QubicDB core, written in Go, is a persistent memory engine for LLM apps that simulates brain-like storage with neurons, synapses, and self-organizing matrices per index. It solves the cold-start problem by keeping personalized memories alive across sessions via writes, hybrid lexical-vector searches, and token-aware context assembly for prompts. Deploy it via Docker with a simple run command, configure via CLI flags, YAML, or env vars, and query through REST APIs like `/v1/write`, `/v1/search`, or MongoDB-style `/v1/command`.

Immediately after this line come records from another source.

--- config.mk ---
export PLATFORM = sky130hd
export DESIGN_NAME = bram_line_reader
export DESIGN_NICKNAME = d
export VERILOG_FILES = /design/src/rtl/bram_line_reader.sv
export SDC_FILE = /design/constraint.sdc
export NUM_CORES = 1
export LEC_CHECK = 0
export ABC_AREA = 0
export CORE_AREA = 2 2 231 233
export DETAILED_ROUTE_END_ITERATION = 10
export DIE_AREA = 0 0 233 235
export PLACE_DENSITY = 0.74
export SETUP_SLACK_MARGIN = 0.15
export SYNTH_ARGS = -nofsm -noshare
export SYNTH_HDL_FRONTEND = slang
export SYNTH_SLANG_ARGS = --single-unit
--- constraint.sdc ---
create_clock -name S_AXI_ACLK -period 2.9 [get_ports S_AXI_ACLK]
set_input_delay 0.58 -clock S_AXI_ACLK [delete_from_list [all_inputs] [get_ports S_AXI_ACLK]]
set_output_delay 0.58 -clock S_AXI_ACLK [all_outputs]
set_load 0.01 [all_outputs]
--- src/rtl/bram_line_reader.sv ---
// bram_line_reader
// Gathers a burst of 32-bit words from a native BRAM read port into one
// 32*MAX_WORDS-bit cache line. A rising edge on i_trigger starts a read. The
// block then issues one address per cycle. A latency pipeline tags every
// issued word with its slot index, so each returning word lands in the right
// place in o_rddata.
//
// Handshake: o_busy is high from the cycle after a start is accepted until
// the FSM is back in IDLE. o_end and o_valid pulse together for exactly one
// cycle when the line is complete. o_rddata then holds that line until the
// next start clears it. A trigger edge seen while busy is dropped, not queued.

module bram_line_reader #(
  parameter int READ_LATENCY = 2,   // BRAM address-to-data cycles, 1..4
  parameter int MAX_WORDS    = 16   // words per line, at most 31
) (
  input  logic                    S_AXI_ACLK,
  input  logic                    S_AXI_ARESETN,
  input  logic                    i_trigger,
  input  logic [14:0]             i_base_addr,
  input  logic [4:0]              i_word_count,
  output logic                    o_busy,
  output logic                    o_end,
  output logic                    o_valid,
  output logic [32*MAX_WORDS-1:0] o_rddata,
  output logic                    o_bram_en,
  output logic [3:0]              o_bram_we,
  output logic [14:0]             o_bram_addr,
  input  logic [31:0]             i_bram_rddata
);

  localparam int          LINE_W  = 32 * MAX_WORDS;
  localparam int          IDX_W   = (MAX_WORDS > 1) ? $clog2(MAX_WORDS) : 1;
  localparam logic [4:0]  MAX_CNT = 5'(MAX_WORDS);

  typedef enum logic [1:0] {
    ST_IDLE  = 2'd0,
    ST_ISSUE = 2'd1,
    ST_DRAIN = 2'd2,
    ST_DONE  = 2'd3
  } state_t;

  // FSM and control
  state_t              state_q,     state_d;
  logic                trig1_q,     trig1_d;
  logic                trig2_q,     trig2_d;
  logic [14:0]         base_q,      base_d;
  logic [4:0]          num_q,       num_d;
  logic [4:0]          issue_cnt_q, issue_cnt_d;
  logic [4:0]          cap_cnt_q,   cap_cnt_d;

  // Registered outputs
  logic                busy_q,      busy_d;
  logic                end_q,       end_d;
  logic                valid_q,     valid_d;
  logic [LINE_W-1:0]   rddata_q,    rddata_d;
  logic                en_q,        en_d;
  logic [14:0]         addr_q,      addr_d;
  logic [IDX_W-1:0]    idx_q,       idx_d;

  // Latency pipeline: one {valid, slot index} entry per issued word
  logic                pipe_v_q   [READ_LATENCY];
  logic                pipe_v_d   [READ_LATENCY];
  logic [IDX_W-1:0]    pipe_idx_q [READ_LATENCY];
  logic [IDX_W-1:0]    pipe_idx_d [READ_LATENCY];

  logic                start;
  logic                tail_v;
  logic [IDX_W-1:0]    tail_idx;
  logic                capture_on;

  assign start      = trig1_q & ~trig2_q;
  assign tail_v     = pipe_v_q[READ_LATENCY-1];
  assign tail_idx   = pipe_idx_q[READ_LATENCY-1];
  assign capture_on = (state_q == ST_ISSUE) || (state_q == ST_DRAIN);

  assign o_busy      = busy_q;
  assign o_end       = end_q;
  assign o_valid     = valid_q;
  assign o_rddata    = rddata_q;
  assign o_bram_en   = en_q;
  assign o_bram_addr = addr_q;
  assign o_bram_we   = 4'b0000;

  // Next-state logic: trigger edge detect, latency pipeline, capture, FSM
  always_comb begin
    state_d     = state_q;
    trig1_d     = i_trigger;
    trig2_d     = trig1_q;
    base_d      = base_q;
    num_d       = num_q;
    issue_cnt_d = issue_cnt_q;
    cap_cnt_d   = cap_cnt_q;
    end_d       = 1'b0;
    valid_d     = 1'b0;
    rddata_d    = rddata_q;
    en_d        = 1'b0;
    addr_d      = addr_q;
    idx_d       = idx_q;

    // The pipeline is loaded from the registered enable, so its tail lines
    // up with the BRAM data exactly READ_LATENCY cycles after the address.
    pipe_v_d[0]   = en_q;
    pipe_idx_d[0] = idx_q;
    for (int k = 1; k < READ_LATENCY; k++) begin
      pipe_v_d[k]   = pipe_v_q[k-1];
      pipe_idx_d[k] = pipe_idx_q[k-1];
    end

    if (capture_on && tail_v) begin
      for (int k = 0; k < MAX_WORDS; k++) begin
        if (tail_idx == IDX_W'(k)) begin
          rddata_d[32*k +: 32] = i_bram_rddata;
        end
      end
      cap_cnt_d = cap_cnt_q + 5'd1;
    end

    case (state_q)
      ST_IDLE: begin
        if (start) begin
          state_d     = ST_ISSUE;
          base_d      = i_base_addr;
          num_d       = ((i_word_count == 5'd0) || (i_word_count > MAX_CNT)) ?
                        MAX_CNT : i_word_count;
          rddata_d    = '0;
          issue_cnt_d = 5'd0;
          cap_cnt_d   = 5'd0;
        end
      end
      ST_ISSUE: begin
        // The 15-bit add wraps modulo 2^15 by construction.
        en_d        = 1'b1;
        addr_d      = base_q + {8'd0, issue_cnt_q, 2'b00};
        idx_d       = issue_cnt_q[IDX_W-1:0];
        issue_cnt_d = issue_cnt_q + 5'd1;
        if (issue_cnt_q == num_q - 5'd1) begin
          state_d = ST_DRAIN;
        end
      end
      ST_DRAIN: begin
        // Looking at the post-capture count lets DONE start on the cycle
        // right after the last word lands.
        if (cap_cnt_d == num_q) begin
          state_d = ST_DONE;
          end_d   = 1'b1;
          valid_d = 1'b1;
        end
      end
      ST_DONE: begin
        state_d = ST_IDLE;
      end
      default: begin
        state_d = ST_IDLE;
      end
    endcase
  end

  assign busy_d = (state_d != ST_IDLE);

  // All state registers; a synchronous active-low reset returns everything
  // to idle and drops any partial line.
  always_ff @(posedge S_AXI_ACLK) begin
    if (!S_AXI_ARESETN) begin
      state_q     <= ST_IDLE;
      trig1_q     <= 1'b0;
      trig2_q     <= 1'b0;
      base_q      <= '0;
      num_q       <= '0;
      issue_cnt_q <= '0;
      cap_cnt_q   <= '0;
      busy_q      <= 1'b0;
      end_q       <= 1'b0;
      valid_q     <= 1'b0;
      rddata_q    <= '0;
      en_q        <= 1'b0;
      addr_q      <= '0;
      idx_q       <= '0;
      for (int k = 0; k < READ_LATENCY; k++) begin
        pipe_v_q[k]   <= 1'b0;
        pipe_idx_q[k] <= '0;
      end
    end else begin
      state_q     <= state_d;
      trig1_q     <= trig1_d;
      trig2_q     <= trig2_d;
      base_q      <= base_d;
      num_q       <= num_d;
      issue_cnt_q <= issue_cnt_d;
      cap_cnt_q   <= cap_cnt_d;
      busy_q      <= busy_d;
      end_q       <= end_d;
      valid_q     <= valid_d;
      rddata_q    <= rddata_d;
      en_q        <= en_d;
      addr_q      <= addr_d;
      idx_q       <= idx_d;
      for (int k = 0; k < READ_LATENCY; k++) begin
        pipe_v_q[k]   <= pipe_v_d[k];
        pipe_idx_q[k] <= pipe_idx_d[k];
      end
    end
  end

endmodule

# Yosys cells after proc, flatten, opt, wreduce, memory -nomap -nowiden
# Memory sizes are Yosys's and may differ from the RTL's.
# Index checks and enable logic that the tools add are counted.
# classes
bitwise,6
mux,37
add_sub_neg,4
n_eq_ne,21
n_lt_le_gt_ge,1
reduce_logical,11
# op_table
operator,count
two-way mux 512 bit,3
two-way mux 32 bit,16
equality test 4 bit (second input constant),8
two-way mux 5 bit,5
equality test 4 x 3 -> 1 bit (second input constant),4
adder 15 x 7 -> 15 bit,1
adder 5 x 1 -> 5 bit (second input constant),2
equality test 5 bit,2
case mux 5 bit (2 select lines),1
equality test 4 x 2 -> 1 bit (second input constant),2
two-way mux 4 bit,2
case mux 2 bit (4 select lines),1
two-way mux 1 bit,6
two-way mux 2 bit,3
AND reduction 2 bit,3
greater-than comparator 5 bit (second input constant),1
zero test 5 bit,1
subtractor 5 x 1 -> 5 bit (second input constant),1
equality test 2 bit (second input constant),2
equality test 4 x 1 -> 1 bit (second input constant),1
zero test 4 bit,1
bitwise OR 1 bit,4
nonzero test 2 bit,2
equality test 2 x 1 -> 1 bit (second input constant),1
6 further kinds,7
# totals
mem_count,2
input_bits,55
reg_bits,568
ram_bits,10
word_cells,95
output_inout_bits,535
# memory_table
name,words,word_bits,rd,rd_clocked_by_memory_dff,wr,line_no,rtl
pipe_idx_q,2,4,2,0,2,64,logic [IDX_W-1:0] pipe_idx_q [READ_LATENCY];
pipe_v_q,2,1,2,0,2,62,logic pipe_v_q [READ_LATENCY];

# Longest topological paths before layout
# logic_depth
word_depth,8
depth_mapped,9
depth_no_buf,9

# Worst setup path before layout
# No wires, ideal clock.
# synth_timing
kind,register to register
startpoint,register state_q[0]
endpoint,register busy_q (netlist: o_busy)
t_arrival_ns,1.996
setup_slack_ns,0.784
n_path_buf,1
stages_incl_launch_ff,10
setup_time_ns,0.120
t_required_ns,2.780
period_less_slack_ns,2.116
cell_sequence,dfxtp_1 > inv_1 > ha_1 > and2_1 > buf_2 > nand4_1 > xor3_1 > nor4bb_1 > o221a_1 > or2_1
# synth_between
elab_chain_len,8
elab_cells_between_ends,13
# synth_rtl
item,line_no,rtl
"start, declared",44,"state_t state_q, state_d;"
"start signal, assigned",184,state_q <= state_d;
equality test 2 x 1 -> 1 bit / equality test 2 bit (equally long branches),"75, 119",
logical OR 1 bit,75,assign capture_on = (state_q == ST_ISSUE) || (state_q == ST_DRAIN);
logical AND 1 bit,110,if (capture_on && tail_v) begin
two-way mux 5 bit,110,
equality test 5 bit,144,if (cap_cnt_d == num_q) begin
two-way mux 2 bit,144,
case mux 2 bit (4 select lines) (*),119,case (state_q)
nonzero test 2 bit (*),159,assign busy_d = (state_d != ST_IDLE);
"end signal, assigned",191,busy_q <= busy_d;
"end, declared",53,"logic busy_q, busy_d;"
# Mark *: on every way between the ends. The rest lies on a longest branch, timed or not.
# A chain may end at the register's enable or synchronous reset.

# Worst setup path after layout
# layout_timing
startpoint,register state_q[0]
endpoint,register rddata_q[140] (netlist: o_rddata[140])
# layout_between
elab_chain_len,6
elab_cells_between_ends,8
# layout_rtl
item,line_no,rtl
equality test 2 x 1 -> 1 bit / equality test 2 bit (equally long branches),75,
logical OR 1 bit,75,
logical AND 1 bit,110,
two-way mux 512 bit,110,
two-way mux 512 bit,121,if (start) begin
two-way mux 512 bit (*),119,
"end signal, assigned",194,rddata_q <= rddata_d;
"end, declared",56,"logic [LINE_W-1:0] rddata_q, rddata_d;"
# Marks and branches as above.

==> flow_summary.yaml <==
global_routing:
  grt_pass1_wl_microns: 115000
  antenna_found_initial: 8
  grt_pass1_vias: 17830
  track_usage_pct: 27.8
  grt_overflow: 0
  grt_max_degree: 76
cells_and_area:
  fin_nets: 3222
  layout-drive-gt1-share_pct: 6.60
  area_growth_pct: 42.0
  finish.utilization_pct: 56.4
  fillCellCount: 4772
setup_path:
  cp_data_arrival_time_ps: 2940
  worst-path-max-fanout: 18
  cp_top_family: "simple AND/OR/NAND/NOR gates"
  crit_path_start_kind: "flop"
  path_cells: "inv_1, ha_1, nand2_1, or3_1, nor2_4, buf_12, nand2_1, a21oi_1"
  cp.required_ps: 3430
  crit_top_cell: "nand2_1"
  path_buf_inv: 2
  slowest_stage: "or3_1"
  crit_type: "reg -> reg"
  max_stage_delay_ps: 490
  endpoint_kind: "flop"
route:
  route.detailed.drc: 0
  via_per_inst: 5.16
  ant_nets: 0
  first_iter_violations: 1870
  drt-total-wl_microns: 79600
  dr.pass1.iters: 6
  routedWlPerCell_microns: 20.5
  routed-via-count: 20057
floorplan:
  die_w_microns: 233
  start_util_pct: 39.7
  core_sq_mm: 0.0522
  dieArea_sq_mm: 0.0548
  num_rows: 84
  ios: 590
  chipHeight_microns: 235
yosys:
  avgSynthCellArea_sq_um: 7.82
  synth_area_leaders: "dfxtp_1, nand2_1, a21oi_1, clkbuf_1, ha_1"
  ys_types: 49
  synth_area_sq_mm: 0.0207
  seq_area_frac_synth_pct: 55.8
  synth_flop_cell: "dfxtp_1"
  synth_seq_cells: 578
  syn_inst: 2651
  synth_top_area_cell: "dfxtp_1"
  yosys.cell_count.top_type: "nand2_1"
  synth_common_cells: "nand2_1, dfxtp_1, a21oi_1"
  synth_edf_count: 0
  ys_async_sr_fraction_pct: 0
  yosysWarnings: 0
  yosysTopAreaCellShare_pct: 55.8
pwr:
  peakVddDrop_uv: 445
  leakage_nw: 9.63
  p_per_area_mw_per_mm2: 559
timing:
  finalHoldViolCount: 0
  fin_crit_sh_pct: 83.2
  finalWorstSetupSlack_ps: 486
  fin_hold_ws_ps: 436
  fmax_mhz: 414
  setup_viol: 0
  worst_pin_slew_ps: 782
  fin_skew_ps: 15.5
  drv_slew: 0
  rsz0062_at_grt: "no"
  finalCriticalPeriod_ps: 2410
  fin_setup_tns_ps: 0
  slew_headroom_pct: 47.9
clock_tree:
  cts_hold_buf: 0
  clk_pin_slew_ps: 60
  cts_setup_buffers: 0
  clkLatencyLatePin_ps: 610
  cts_buffer_depth: 3
  cts_sinks: 578
  clock-root-buffer: "clkbuf_16"
  cts_buffers: 58
  cts_resized: 0
  h-tree-depth: 2
  cts_tree: "yes"
status:
  run_status: "completed"
placed_design:
  place_congestion: 0.823
  hpwlAfterDp_microns: 52400
  place.port_buffers: 585
  pre_cts_ws_ps: 466
run:
  max_cap_violations: 0
min_path:
  hp-class: "reg -> reg"
area by class of cell:
class | count | area, sq um | share of cell area, %
timing repair buffer | 681 | 6750 | 22.9
inverter | 11 | 41.3 | 0.140
clock buffer | 89 | 1740 | 5.92
multi-input combinational | 1823 | 8300 | 28.2
antenna | 1 | 2.50 | 0.00850
clock inverter | 17 | 179 | 0.608
tap | 688 | 861 | 2.92
sequential | 578 | 11600 | 39.3
state kept, by name (all words and copies together) (netlist names):
register	count
base_q	15
cap_cnt_q	5
idx_q	4
issue_cnt_q	5
num_q	5
o_bram_addr	15
o_bram_en	1
o_busy	1
o_rddata	512
o_valid	1
pipe_idx_q	8
pipe_v_q	2
state_q	2
trig1_q	1
trig2_q	1
path summary, 6_finish.rpt:
check / depth (start not counted) / slack (ps) / start / to
setup / recovery: 8 / 490 / state_q[0]$_SDFF_PN0_ / o_rddata[140]$_SDFF_PN0_
hold / removal: 1 / 440 / pipe_idx_q[0][2]$_SDFF_PN0_ / pipe_idx_q[0][6]$_SDFF_PN0_
setup reg to reg: 8 / 490 / state_q[0]$_SDFF_PN0_ / o_rddata[140]$_SDFF_PN0_
hold reg to reg: 1 / 440 / pipe_idx_q[0][2]$_SDFF_PN0_ / pipe_idx_q[0][6]$_SDFF_PN0_
cell usage in the layout (no fill, tap or decap), types with 4 or more instances in the layout:
cell type / n
nand2_1: 1082
clkdlybuf4s50_1: 585
dfxtp_1: 578
a21oi_1: 543
buf_4: 82
clkbuf_16: 61
nor2_1: 28
and2_1: 18
clkbuf_1: 17
buf_12: 14
o21ai_0: 13
ha_1: 13
inv_1: 11
mux2i_1: 11
clkbuf_8: 11
xor2_1: 10
xnor2_1: 9
clkinv_2: 9
nand3_1: 8
nor2_2: 7
o211ai_1: 6
nand3b_1: 6
nor2_4: 5
nor2b_1: 5
nand2b_1: 5
nor3_1: 4
and3_1: 4
a211oi_1: 4
conb_1: 4
metal layers:
metal  part of all wire, %  GRT usage [%]  up-vias
met4                   5.1           12.8        2
met3                   8.9           6.08      228
li1                      -              -     9493
met1                    40           36.2     9370
met2                    46           43.9      964
met5                 0.016              0        -
worst register-to-register path: stages (launching register included):
cell     delay (ps)
dfxtp_1         370
inv_1           100
ha_1            360
nand2_1         120
or3_1           490
nor2_4          460
buf_12          220
nand2_1          70
a21oi_1         160
logic make-up after synthesis:
kind of cell | synth area share, %
and+or+nand+nor | 22.5
AOI/OAI and AO/OA | 14.4
muxes | 0.531
DFF | 55.8
adders and majority gates | 0.881
xor gates and xnor gates | 1.14
buffers and inverters | 4.72
other | 0.0181
power by group:
part           total, W  leakage (nW)  internal [W]  switching, W
combinational  0.000870          4.03      0.000270      0.000599
sequential      0.00801          4.66       0.00798     0.0000300
clock           0.00757         0.943       0.00439       0.00318
through the flow:
stage | total power, W | area (sq um) | instances
after floorplan | 0.00859 | 20800 | 2654
after global placement | 0.00904 | 27500 | 3781
after detailed placement | 0.00904 | 27500 | 3781
after CTS | 0.0165 | 29400 | 3887
after global routing | 0.0169 | 29400 | 3887
final | 0.0165 | 29400 | 3888
No activity file was read; power rests on OpenSTA's default activity.
File: config.mk
export PLATFORM = sky130hd
export DESIGN_NAME = proc_control_flat
export DESIGN_NICKNAME = d
export VERILOG_FILES = /design/src/rtl/proc_pkg.sv /design/src/rtl/proc_control_if.sv /design/src/rtl/proc_control_dec3to8.sv /design/src/rtl/proc_control.sv /design/src/flat_wrapper.sv
export SDC_FILE = /design/constraint.sdc
export NUM_CORES = 1
export LEC_CHECK = 0
export BUFFER_PORTS_ARGS = -buffer_cell sky130_fd_sc_hd__buf_4
export CAP_MARGIN = 15
export CELL_PAD_IN_SITES_DETAIL_PLACEMENT = 0
export CELL_PAD_IN_SITES_GLOBAL_PLACEMENT = 2
export CORE_MARGIN = 4
export CORE_UTILIZATION = 23
export CTS_CLUSTER_DIAMETER = 150
export DETAILED_ROUTE_END_ITERATION = 10
export PLACE_DENSITY_LB_ADDON = 0.3
export SLEW_MARGIN = 40
export SYNTH_ARGS = -nofsm -noshare
export SYNTH_HDL_FRONTEND = slang
export SYNTH_SLANG_ARGS = --single-unit
File: constraint.sdc
create_clock -name clk -period 2.85 [get_ports clk]
set_clock_uncertainty 0.15 [all_clocks]
set_input_delay 0.1425 -clock clk [delete_from_list [all_inputs] [get_ports clk]]
set_output_delay 0.1425 -clock clk [all_outputs]
set_load 0.01 [all_outputs]
===== config.mk =====
export PLATFORM = sky130hd
export DESIGN_NAME = conv3x3_window_gen
export DESIGN_NICKNAME = d
export VERILOG_FILES = /design/src/rtl/conv3x3_window_gen.sv
export SDC_FILE = /design/constraint.sdc
export NUM_CORES = 1
export LEC_CHECK = 0
export CELL_PAD_IN_SITES_DETAIL_PLACEMENT = 1
export CELL_PAD_IN_SITES_GLOBAL_PLACEMENT = 2
export CORE_UTILIZATION = 40
export CTS_BUF_LIST = sky130_fd_sc_hd__clkbuf_8
export DETAILED_ROUTE_END_ITERATION = 10
export GPL_TIMING_DRIVEN = 0
export PLACE_DENSITY_LB_ADDON = 0.1
export SYNTH_ARGS = -nofsm -noshare
export SYNTH_HDL_FRONTEND = slang
export SYNTH_SLANG_ARGS = --single-unit

===== constraint.sdc =====
create_clock -name clk -period 5.6 [get_ports clk]
set_input_delay 0.84 -clock clk [delete_from_list [all_inputs] [get_ports clk]]
set_output_delay 0.84 -clock clk [all_outputs]
set_load 0.02 [all_outputs]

Why is it gaining traction?

It stands out with per-index isolation for multi-tenant scalability, Hebbian learning for associative recall beyond plain vectors, and lifecycle states that auto-consolidate idle memories to disk. Developers dig the brain API endpoints for organic writes/recalls, sentiment boosts in search, and runtime config patching without restarts. Docker Hub pulls and OpenAPI spec make prototyping fast.

Who should use this?

Backend devs building LLM agents or chatbots needing user-specific long-term memory, like personalized assistants tracking preferences across conversations. Teams handling multi-user RAG setups where generic vector stores fall short on associations and metadata filtering. Go enthusiasts wanting a drop-in memory layer for DeepAgent integrations.

Verdict

Try it for LLM memory prototypes—excellent docs and Docker make it accessible despite 79 stars and 1.0% credibility score signaling early maturity. Solid for experiments, but monitor stability in production until adoption grows.

(198 words)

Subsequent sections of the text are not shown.